#### WHAT TO WORK ON
Set down the records again. Every word and mark must match exactly.

#### RECORDED DATA
File: config.mk
export PLATFORM = sky130hd
export DESIGN_NAME = if_stage
export DESIGN_NICKNAME = d
export VERILOG_FILES = /design/src/rtl/if_stage.sv
export SDC_FILE = /design/constraint.sdc
export NUM_CORES = 1
export LEC_CHECK = 0
export ABC_AREA = 1
export ABC_CLOCK_PERIOD_IN_PS = 1500
export CAP_MARGIN = 10
export CORE_ASPECT_RATIO = 1.25
export CORE_UTILIZATION = 47
export DETAILED_ROUTE_END_ITERATION = 7
export MAX_ROUTING_LAYER = met4
export PLACE_DENSITY = 0.72
export SYNTH_ARGS = -nofsm -noshare
export SYNTH_HDL_FRONTEND = slang
export SYNTH_SLANG_ARGS = --single-unit
File: constraint.sdc
create_clock -name clk -period 1.5 [get_ports clk]
set_input_delay 0.375 -clock clk [delete_from_list [all_inputs] [get_ports clk]]
set_output_delay 0.375 -clock clk [all_outputs]
set_load 0.02 [all_outputs]
File: src/rtl/if_stage.sv
// Instruction-fetch stage: owns the fetch PC, runs a single-outstanding imem handshake,
// buffers returned words through a one-entry skid, and pre-classifies each word for ID.
module if_stage #(
  parameter logic [31:0] RESET_PC = 32'h0000_0000
) (
  input  logic        clk,
  input  logic        rst,
  input  logic        stall,
  input  logic        redirect,
  input  logic [31:0] redirect_pc,
  output logic        imem_req,
  output logic [31:0] imem_addr,
  input  logic        imem_ack,
  input  logic [31:0] imem_rdata,
  output logic        if_valid,
  output logic [31:0] pc,
  output logic [31:0] ir,
  output logic [3:0]  ir_type,
  output logic [1:0]  dbg_state
);

  localparam logic [1:0] S_REQ  = 2'b00;
  localparam logic [1:0] S_IDLE = 2'b01;
  localparam logic [1:0] S_DROP = 2'b10;

  localparam logic [3:0] LUI_IR      = 4'd0;
  localparam logic [3:0] AUIPC_IR    = 4'd1;
  localparam logic [3:0] JAL_IR      = 4'd2;
  localparam logic [3:0] JALR_IR     = 4'd3;
  localparam logic [3:0] BRANCH_IR   = 4'd4;
  localparam logic [3:0] LOAD_IR     = 4'd5;
  localparam logic [3:0] STORE_IR    = 4'd6;
  localparam logic [3:0] REG_IMM_IR  = 4'd7;
  localparam logic [3:0] REG_REG_IR  = 4'd8;
  localparam logic [3:0] SYS_CALL_IR = 4'd9;
  localparam logic [3:0] CSR_IR      = 4'd10;
  localparam logic [3:0] RSVD_IR     = 4'b1111;

  localparam logic [31:0] NOP = 32'h0000_0013;

  function automatic logic [3:0] classify(input logic [31:0] w);
    case (w[6:0])
      7'b0110111: return LUI_IR;
      7'b0010111: return AUIPC_IR;
      7'b1101111: return JAL_IR;
      7'b1100111: return JALR_IR;
      7'b1100011: return BRANCH_IR;
      7'b0000011: return LOAD_IR;
      7'b0100011: return STORE_IR;
      7'b0010011: return REG_IMM_IR;
      7'b0110011: return REG_REG_IR;
      7'b1110011: return (w[14:12] == 3'b000) ? SYS_CALL_IR : CSR_IR;
      default:    return RSVD_IR;
    endcase
  endfunction

  logic [1:0]  state;
  logic [31:0] fpc;
  logic [31:0] tgt;
  logic        skid_valid;
  logic [31:0] skid_pc;
  logic [31:0] skid_ir;

  logic        out_free;
  logic        drain;
  logic        fetch_ack;
  logic [31:0] rpc_word;

  // Handshake: imem_req/imem_addr stay stable from assertion until the cycle imem_ack is high;
  // a word is transferred exactly in a cycle with imem_req && imem_ack. ID consumes the output
  // register on a cycle with if_valid && !stall.
  assign imem_req  = !rst && (state != S_IDLE);
  assign imem_addr = fpc;
  assign dbg_state = state;

  assign out_free  = !if_valid || !stall;
  assign drain     = if_valid && !stall && skid_valid;
  assign fetch_ack = (state == S_REQ) && imem_ack;
  assign rpc_word  = redirect_pc & 32'hFFFF_FFFC;

  always_ff @(posedge clk) begin
    if (rst) begin
      state      <= S_REQ;
      fpc        <= RESET_PC;
      tgt        <= RESET_PC;
      skid_valid <= 1'b0;
      skid_pc    <= 32'h0;
      skid_ir    <= NOP;
      if_valid   <= 1'b0;
      pc         <= 32'h0;
      ir         <= NOP;
      ir_type    <= REG_IMM_IR;
    end else if (redirect) begin
      if_valid   <= 1'b0;
      ir         <= NOP;
      ir_type    <= REG_IMM_IR;
      skid_valid <= 1'b0;
      // An unacked request must still complete on the bus, so park the target until it does.
      if (state == S_IDLE || imem_ack) begin
        fpc   <= rpc_word;
        state <= S_REQ;
      end else begin
        tgt   <= rpc_word;
        state <= S_DROP;
      end
    end else begin
      if (drain) begin
        if_valid   <= 1'b1;
        pc         <= skid_pc;
        ir         <= skid_ir;
        ir_type    <= classify(skid_ir);
        skid_valid <= 1'b0;
      end else if (out_free) begin
        if (fetch_ack) begin
          if_valid <= 1'b1;
          pc       <= fpc;
          ir       <= imem_rdata;
          ir_type  <= classify(imem_rdata);
        end else begin
          if_valid <= 1'b0;
          ir       <= NOP;
          ir_type  <= REG_IMM_IR;
        end
      end

      if (fetch_ack && !out_free) begin
        skid_valid <= 1'b1;
        skid_pc    <= fpc;
        skid_ir    <= imem_rdata;
      end

      case (state)
        S_REQ: begin
          if (imem_ack) begin
            fpc <= fpc + 32'd4;
            if (!out_free) state <= S_IDLE;
          end
        end
        S_IDLE: begin
          if (!skid_valid || drain) state <= S_REQ;
        end
        S_DROP: begin
          if (imem_ack) begin
            fpc   <= tgt;
            state <= S_REQ;
          end
        end
        default: state <= S_REQ;
      endcase
    end
  end

endmodule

#### ANSWER BOX
File: config.mk
export PLATFORM = sky130hd
export DESIGN_NAME = if_stage
export DESIGN_NICKNAME = d
export VERILOG_FILES = /design/src/rtl/if_stage.sv
export SDC_FILE = /design/constraint.sdc
export NUM_CORES = 1
export LEC_CHECK = 0
export ABC_AREA = 1
export ABC_CLOCK_PERIOD_IN_PS = 1500
export CAP_MARGIN = 10
export CORE_ASPECT_RATIO = 1.25
export CORE_UTILIZATION = 47
export DETAILED_ROUTE_END_ITERATION = 7
export MAX_ROUTING_LAYER = met4
export PLACE_DENSITY = 0.72
export SYNTH_ARGS = -nofsm -noshare
export SYNTH_HDL_FRONTEND = slang
export SYNTH_SLANG_ARGS = --single-unit
File: constraint.sdc
create_clock -name clk -period 1.5 [get_ports clk]
set_input_delay 0.375 -clock clk [delete_from_list [all_inputs] [get_ports clk]]
set_output_delay 0.375 -clock clk [all_outputs]
set_load 0.02 [all_outputs]
File: src/rtl/if_stage.sv
// Instruction-fetch stage: owns the fetch PC, runs a single-outstanding imem handshake,
// buffers returned words through a one-entry skid, and pre-classifies each word for ID.
module if_stage #(
  parameter logic [31:0] RESET_PC = 32'h0000_0000
) (
  input  logic        clk,
  input  logic        rst,
  input  logic        stall,
  input  logic        redirect,
  input  logic [31:0] redirect_pc,
  output logic        imem_req,
  output logic [31:0] imem_addr,
  input  logic        imem_ack,
  input  logic [31:0] imem_rdata,
  output logic        if_valid,
  output logic [31:0] pc,
  output logic [31:0] ir,
  output logic [3:0]  ir_type,
  output logic [1:0]  dbg_state
);

  localparam logic [1:0] S_REQ  = 2'b00;
  localparam logic [1:0] S_IDLE = 2'b01;
  localparam logic [1:0] S_DROP = 2'b10;

  localparam logic [3:0] LUI_IR      = 4'd0;
  localparam logic [3:0] AUIPC_IR    = 4'd1;
  localparam logic [3:0] JAL_IR      = 4'd2;
  localparam logic [3:0] JALR_IR     = 4'd3;
  localparam logic [3:0] BRANCH_IR   = 4'd4;
  localparam logic [3:0] LOAD_IR     = 4'd5;
  localparam logic [3:0] STORE_IR    = 4'd6;
  localparam logic [3:0] REG_IMM_IR  = 4'd7;
  localparam logic [3:0] REG_REG_IR  = 4'd8;
  localparam logic [3:0] SYS_CALL_IR = 4'd9;
  localparam logic [3:0] CSR_IR      = 4'd10;
  localparam logic [3:0] RSVD_IR     = 4'b1111;

  localparam logic [31:0] NOP = 32'h0000_0013;

  function automatic logic [3:0] classify(input logic [31:0] w);
    case (w[6:0])
      7'b0110111: return LUI_IR;
      7'b0010111: return AUIPC_IR;
      7'b1101111: return JAL_IR;
      7'b1100111: return JALR_IR;
      7'b1100011: return BRANCH_IR;
      7'b0000011: return LOAD_IR;
      7'b0100011: return STORE_IR;
      7'b0010011: return REG_IMM_IR;
      7'b0110011: return REG_REG_IR;
      7'b1110011: return (w[14:12] == 3'b000) ? SYS_CALL_IR : CSR_IR;
      default:    return RSVD_IR;
    endcase
  endfunction

  logic [1:0]  state;
  logic [31:0] fpc;
  logic [31:0] tgt;
  logic        skid_valid;
  logic [31:0] skid_pc;
  logic [31:0] skid_ir;

  logic        out_free;
  logic        drain;
  logic        fetch_ack;
  logic [31:0] rpc_word;

  // Handshake: imem_req/imem_addr stay stable from assertion until the cycle imem_ack is high;
  // a word is transferred exactly in a cycle with imem_req && imem_ack. ID consumes the output
  // register on a cycle with if_valid && !stall.
  assign imem_req  = !rst && (state != S_IDLE);
  assign imem_addr = fpc;
  assign dbg_state = state;

  assign out_free  = !if_valid || !stall;
  assign drain     = if_valid && !stall && skid_valid;
  assign fetch_ack = (state == S_REQ) && imem_ack;
  assign rpc_word  = redirect_pc & 32'hFFFF_FFFC;

  always_ff @(posedge clk) begin
    if (rst) begin
      state      <= S_REQ;
      fpc        <= RESET_PC;
      tgt        <= RESET_PC;
      skid_valid <= 1'b0;
      skid_pc    <= 32'h0;
      skid_ir    <= NOP;
      if_valid   <= 1'b0;
      pc         <= 32'h0;
      ir         <= NOP;
      ir_type    <= REG_IMM_IR;
    end else if (redirect) begin
      if_valid   <= 1'b0;
      ir         <= NOP;
      ir_type    <= REG_IMM_IR;
      skid_valid <= 1'b0;
      // An unacked request must still complete on the bus, so park the target until it does.
      if (state == S_IDLE || imem_ack) begin
        fpc   <= rpc_word;
        state <= S_REQ;
      end else begin
        tgt   <= rpc_word;
        state <= S_DROP;
      end
    end else begin
      if (drain) begin
        if_valid   <= 1'b1;
        pc         <= skid_pc;
        ir         <= skid_ir;
        ir_type    <= classify(skid_ir);
        skid_valid <= 1'b0;
      end else if (out_free) begin
        if (fetch_ack) begin
          if_valid <= 1'b1;
          pc       <= fpc;
          ir       <= imem_rdata;
          ir_type  <= classify(imem_rdata);
        end else begin
          if_valid <= 1'b0;
          ir       <= NOP;
          ir_type  <= REG_IMM_IR;
        end
      end

      if (fetch_ack && !out_free) begin
        skid_valid <= 1'b1;
        skid_pc    <= fpc;
        skid_ir    <= imem_rdata;
      end

      case (state)
        S_REQ: begin
          if (imem_ack) begin
            fpc <= fpc + 32'd4;
            if (!out_free) state <= S_IDLE;
          end
        end
        S_IDLE: begin
          if (!skid_valid || drain) state <= S_REQ;
        end
        S_DROP: begin
          if (imem_ack) begin
            fpc   <= tgt;
            state <= S_REQ;
          end
        end
        default: state <= S_REQ;
      endcase
    end
  end

endmodule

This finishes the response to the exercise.